We stay there for an infinity, in the middle of the sea, lost and grieving for the Universe we lost to the riptides.

I lost track of time on how long we stayed in that position - my Momma cradling me and Mommy embracing both of us. At some point, Mommy plants kisses on my head and she stands to get me some Gatorade from a cooler.

Mommy moves again to put the engine on, but Momma just sits there, quiet and still cradling me. I settle into her arms. Sometimes, she moves a little to readjust her leg, to shift her position, but she’d always go back to cradling me in her arms.

“When I was around eight or so, Abuela’s father died,” Momma whispers behind me and the surprise makes me jump a little. She clears her throat. There are no more tears in her eyes, but there’s still sadness in them. “Hector was such a funny and witty man to be with and it’s just...quite a difficult time for all of us, especially for me, because I was at that age where I know about the concept of not seeing someone ever again but not fully understanding what death means.”

Momma’s eyes skim the waterline, and then she softly closes them. “The night after his funeral, your bisabuela took me out of the house and we walked to the backyard, where your bisabuelo usually sits during the afternoons. The sky was so beautiful that night, there were so many, many stars and you can see the entire stretch of the sky being divided by the Milky Way overhead.”

“She took my hand then, squeezed them gently, and told me that even if I can’t see bisabuelo anymore, I’ll never lose him because I’ll always have him with me,” Momma says. “She told me a secret.”

She pauses, there’s a lull about us and for a moment, I thought I saw something in the water -- a dolphin, an orca, perhaps just a trick of the eye, a mirage. The sea looks so much like Charlie's eyes and Mommy's and I know Momma thinks about it, too.

“The secret of the stars is that when we lose people here, they go back to the heavens where they belong. People are energy, they are never created nor destroyed. When people die, they just go through a change of form but not their existence. They just become a more disorderly form, a little bit more chaotic. They just wander into lands we have never known and never thought of existing or places we are never capable of imagining, leaving us on Earth, dreaming about where they are.”
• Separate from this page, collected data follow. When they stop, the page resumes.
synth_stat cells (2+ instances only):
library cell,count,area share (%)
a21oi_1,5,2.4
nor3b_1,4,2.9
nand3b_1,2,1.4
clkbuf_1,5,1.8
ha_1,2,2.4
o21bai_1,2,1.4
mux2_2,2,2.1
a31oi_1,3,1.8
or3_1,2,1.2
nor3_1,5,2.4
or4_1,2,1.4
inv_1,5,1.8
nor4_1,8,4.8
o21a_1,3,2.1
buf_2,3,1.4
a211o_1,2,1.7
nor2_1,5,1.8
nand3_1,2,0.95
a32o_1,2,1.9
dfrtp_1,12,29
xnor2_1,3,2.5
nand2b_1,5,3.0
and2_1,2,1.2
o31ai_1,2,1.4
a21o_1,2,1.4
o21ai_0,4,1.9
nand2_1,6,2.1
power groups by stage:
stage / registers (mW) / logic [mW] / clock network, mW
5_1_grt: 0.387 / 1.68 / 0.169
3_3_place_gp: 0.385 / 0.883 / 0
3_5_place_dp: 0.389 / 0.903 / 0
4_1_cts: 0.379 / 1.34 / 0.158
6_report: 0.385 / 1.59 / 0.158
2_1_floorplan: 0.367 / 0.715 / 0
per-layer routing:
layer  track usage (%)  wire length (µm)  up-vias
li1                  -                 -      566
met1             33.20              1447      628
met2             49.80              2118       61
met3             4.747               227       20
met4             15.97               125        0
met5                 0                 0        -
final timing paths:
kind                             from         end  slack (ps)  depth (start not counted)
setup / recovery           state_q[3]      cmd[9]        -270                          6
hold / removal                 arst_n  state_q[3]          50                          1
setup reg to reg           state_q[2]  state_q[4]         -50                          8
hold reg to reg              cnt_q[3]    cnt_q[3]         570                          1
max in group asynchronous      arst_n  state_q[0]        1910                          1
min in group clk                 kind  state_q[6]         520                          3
[config.mk]
export PLATFORM = sky130hd
export DESIGN_NAME = pba_ctrl
export DESIGN_NICKNAME = d
export VERILOG_FILES = /design/src/pba_pkg.sv /design/src/pba_ctrl.sv
export VERILOG_INCLUDE_DIRS = /design/src /design/src/src
export SDC_FILE = /design/constraint.sdc
export NUM_CORES = 1
export LEC_CHECK = 0
export BUFFER_PORTS_ARGS = -buffer_cell sky130_fd_sc_hd__buf_4
export CORE_UTILIZATION = 40
export CTS_CLUSTER_DIAMETER = 200
export DETAILED_ROUTE_END_ITERATION = 8
export PLACE_DENSITY = 0.66
export SYNTH_ARGS = -nofsm -noshare
export SYNTH_HDL_FRONTEND = slang
export SYNTH_SLANG_ARGS = --single-unit
[constraint.sdc]
create_clock -name clock -period 2.51 [get_ports clock]
set_input_delay 0.502 -clock clock [delete_from_list [all_inputs] [get_ports clock]]
set_output_delay 0.502 -clock clock [all_outputs]
set_load 0.02 [all_outputs]
[src/page_bitmap_allocator_assert.svh]
// Assertion macros for the page bitmap allocator.
`ifndef PAGE_BITMAP_ALLOCATOR_ASSERT_SVH
`define PAGE_BITMAP_ALLOCATOR_ASSERT_SVH

// Same-cycle implication.
`define PBA_ASSERT_IMPLY(lbl, clk, rst, cond, prop) \
   lbl: assert property (@(posedge clk) disable iff (rst) (cond) |-> (prop)) \
      else $error("pba: same-cycle check failed");

// Next-cycle implication.
`define PBA_ASSERT_NEXT(lbl, clk, rst, cond, prop) \
   lbl: assert property (@(posedge clk) disable iff (rst) (cond) |=> (prop)) \
      else $error("pba: next-cycle check failed");

// Invariant.
`define PBA_ASSERT_ALWAYS(lbl, clk, rst, prop) \
   lbl: assert property (@(posedge clk) disable iff (rst) (prop)) \
      else $error("pba: invariant failed");

`endif

[src/pba_pkg.sv]
`default_nettype none

package pba_pkg;

   localparam int unsigned MAX_PAGES_DEF  = 32768;
   localparam int unsigned PAGE_BYTES_DEF = 4096;
   localparam int unsigned WORD_BITS_DEF  = 32;

   localparam int unsigned CSR_INDEX_W = 2;
   localparam int unsigned CSR_DATA_W  = 32;

   localparam logic [CSR_INDEX_W-1:0] CSR_BASE     = 2'd0;
   localparam logic [CSR_INDEX_W-1:0] CSR_COUNT    = 2'd1;
   localparam logic [CSR_INDEX_W-1:0] CSR_RESERVED = 2'd2;

   localparam logic [15:0] COUNT_RESET = 16'd32768;

   localparam logic [1:0] CMD_ALLOC = 2'd0;
   localparam logic [1:0] CMD_FREE  = 2'd1;
   localparam logic [1:0] CMD_INIT  = 2'd2;

   localparam logic [2:0] STAT_OK      = 3'd0;
   localparam logic [2:0] STAT_EMPTY   = 3'd1;
   localparam logic [2:0] STAT_LOW     = 3'd2;
   localparam logic [2:0] STAT_HIGH    = 3'd3;
   localparam logic [2:0] STAT_UNALLOC = 3'd4;

   typedef struct packed {
      logic latch_req;
      logic alloc_start;
      logic alloc_empty;
      logic free_start;
      logic mem_rd;
      logic scan_end;
      logic scan_hit;
      logic scan_next;
      logic alloc_wr;
      logic free_wr;
      logic sweep_start;
      logic sweep_step;
      logic load_rsp;
   } pba_cmd_type;

   typedef struct packed {
      logic [1:0] cmd_code;
      logic       alloc_empty;
      logic       free_bad;
      logic       scan_out;
      logic       scan_hit;
      logic       scan_second;
      logic       sweep_last;
   } pba_stat_type;

endpackage

`default_nettype wire

[src/pba_ctrl.sv]
`default_nettype none
`include "page_bitmap_allocator_assert.svh"

module pba_ctrl (
   input  wire logic                  clock,
   input  wire logic                  reset,
   input  wire logic                  req_valid,
   output logic                       req_ready,
   output logic                       rsp_valid,
   input  wire logic                  rsp_ready,
   input  wire pba_pkg::pba_stat_type stat,
   output pba_pkg::pba_cmd_type       cmd
);

   typedef enum logic [9:0] {
      S_CLEAR    = 10'b00_0000_0001,
      S_IDLE     = 10'b00_0000_0010,
      S_DISPATCH = 10'b00_0000_0100,
      S_SCAN_RD  = 10'b00_0000_1000,
      S_SCAN_CHK = 10'b00_0001_0000,
      S_ALLOC_WR = 10'b00_0010_0000,
      S_FREE_RD  = 10'b00_0100_0000,
      S_FREE_CHK = 10'b00_1000_0000,
      S_INIT     = 10'b01_0000_0000,
      S_RESP     = 10'b10_0000_0000
   } state_type;

   state_type state_ff, state_in;
   logic      rsp_valid_ff, rsp_valid_in;

   always_comb begin
      cmd          = '0;
      state_in     = state_ff;
      rsp_valid_in = rsp_valid_ff && !rsp_ready;

      unique case (state_ff)
         S_CLEAR: begin
            cmd.sweep_step = 1'b1;
            if (stat.sweep_last) begin
               state_in = S_IDLE;
            end
         end
         S_IDLE: begin
            if (req_valid) begin
               cmd.latch_req = 1'b1;
               state_in      = S_DISPATCH;
            end
         end
         S_DISPATCH: begin
            priority if (stat.cmd_code == pba_pkg::CMD_ALLOC) begin
               if (stat.alloc_empty) begin
                  cmd.alloc_empty = 1'b1;
                  state_in        = S_RESP;
               end else begin
                  cmd.alloc_start = 1'b1;
                  state_in        = S_SCAN_RD;
               end
            end else if (stat.cmd_code == pba_pkg::CMD_FREE) begin
               cmd.free_start = 1'b1;
               state_in       = stat.free_bad ? S_RESP : S_FREE_RD;
            end else if (stat.cmd_code == pba_pkg::CMD_INIT) begin
               cmd.sweep_start = 1'b1;
               state_in        = S_INIT;
            end else begin
               state_in = S_RESP;
            end
         end
         S_SCAN_RD: begin
            if (stat.scan_out) begin
               cmd.scan_end = 1'b1;
               state_in     = S_RESP;
            end else begin
               cmd.mem_rd = 1'b1;
               state_in   = S_SCAN_CHK;
            end
         end
         S_SCAN_CHK: begin
            if (stat.scan_hit) begin
               cmd.scan_hit = 1'b1;
               state_in     = stat.scan_second ? S_RESP : S_ALLOC_WR;
            end else begin
               cmd.scan_next = 1'b1;
               state_in      = S_SCAN_RD;
            end
         end
         S_ALLOC_WR: begin
            cmd.alloc_wr = 1'b1;
            state_in     = S_SCAN_RD;
         end
         S_FREE_RD: begin
            cmd.mem_rd = 1'b1;
            state_in   = S_FREE_CHK;
         end
         S_FREE_CHK: begin
            cmd.free_wr = 1'b1;
            state_in    = S_RESP;
         end
         S_INIT: begin
            cmd.sweep_step = 1'b1;
            if (stat.sweep_last) begin
               state_in = S_RESP;
            end
         end
         S_RESP: begin
            if (!rsp_valid_ff || rsp_ready) begin
               cmd.load_rsp = 1'b1;
               rsp_valid_in = 1'b1;
               state_in     = S_IDLE;
            end
         end
         default: begin
            state_in = S_CLEAR;
         end
      endcase
   end

   always_ff @(posedge clock) begin
      if (reset) begin
         state_ff     <= S_CLEAR;
         rsp_valid_ff <= 1'b0;
      end else begin
         state_ff     <= state_in;
         rsp_valid_ff <= rsp_valid_in;
      end
   end

   assign req_ready = state_ff == S_IDLE;
   assign rsp_valid = rsp_valid_ff;

   `PBA_ASSERT_NEXT(a_accept_dispatch, clock, reset, req_valid && req_ready, state_ff == S_DISPATCH)
   `PBA_ASSERT_NEXT(a_resp_load, clock, reset, (state_ff == S_RESP) && (!rsp_valid_ff || rsp_ready), rsp_valid_ff && (state_ff == S_IDLE))

endmodule

`default_nettype wire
I find my voice at last. “Do you also dream about Charlie, Momma? Do...do you still talk to her?”

Momma smiles sadly. “Every day, Buddy. Always.”

“Because she’s here with us?”

Momma nods and she puts her hand on my chest that’s faintly burning now. “Because she’s here with us. Always.”

**(#)**

**Author's Note:**

> Thank you for taking the time to read this. I have written it mostly to comfort myself. Now that you have read this, I hope this provided you a semblance of comfort, too.
> 
> If you need anyone to listen to you, I have set up a Discord channel so we can talk about things and support each other through this terrible time. We can navigate this sea together. You can slide into my Twitter DMs on https://twitter.com/artisturtle for the Discord channel invite.


End file.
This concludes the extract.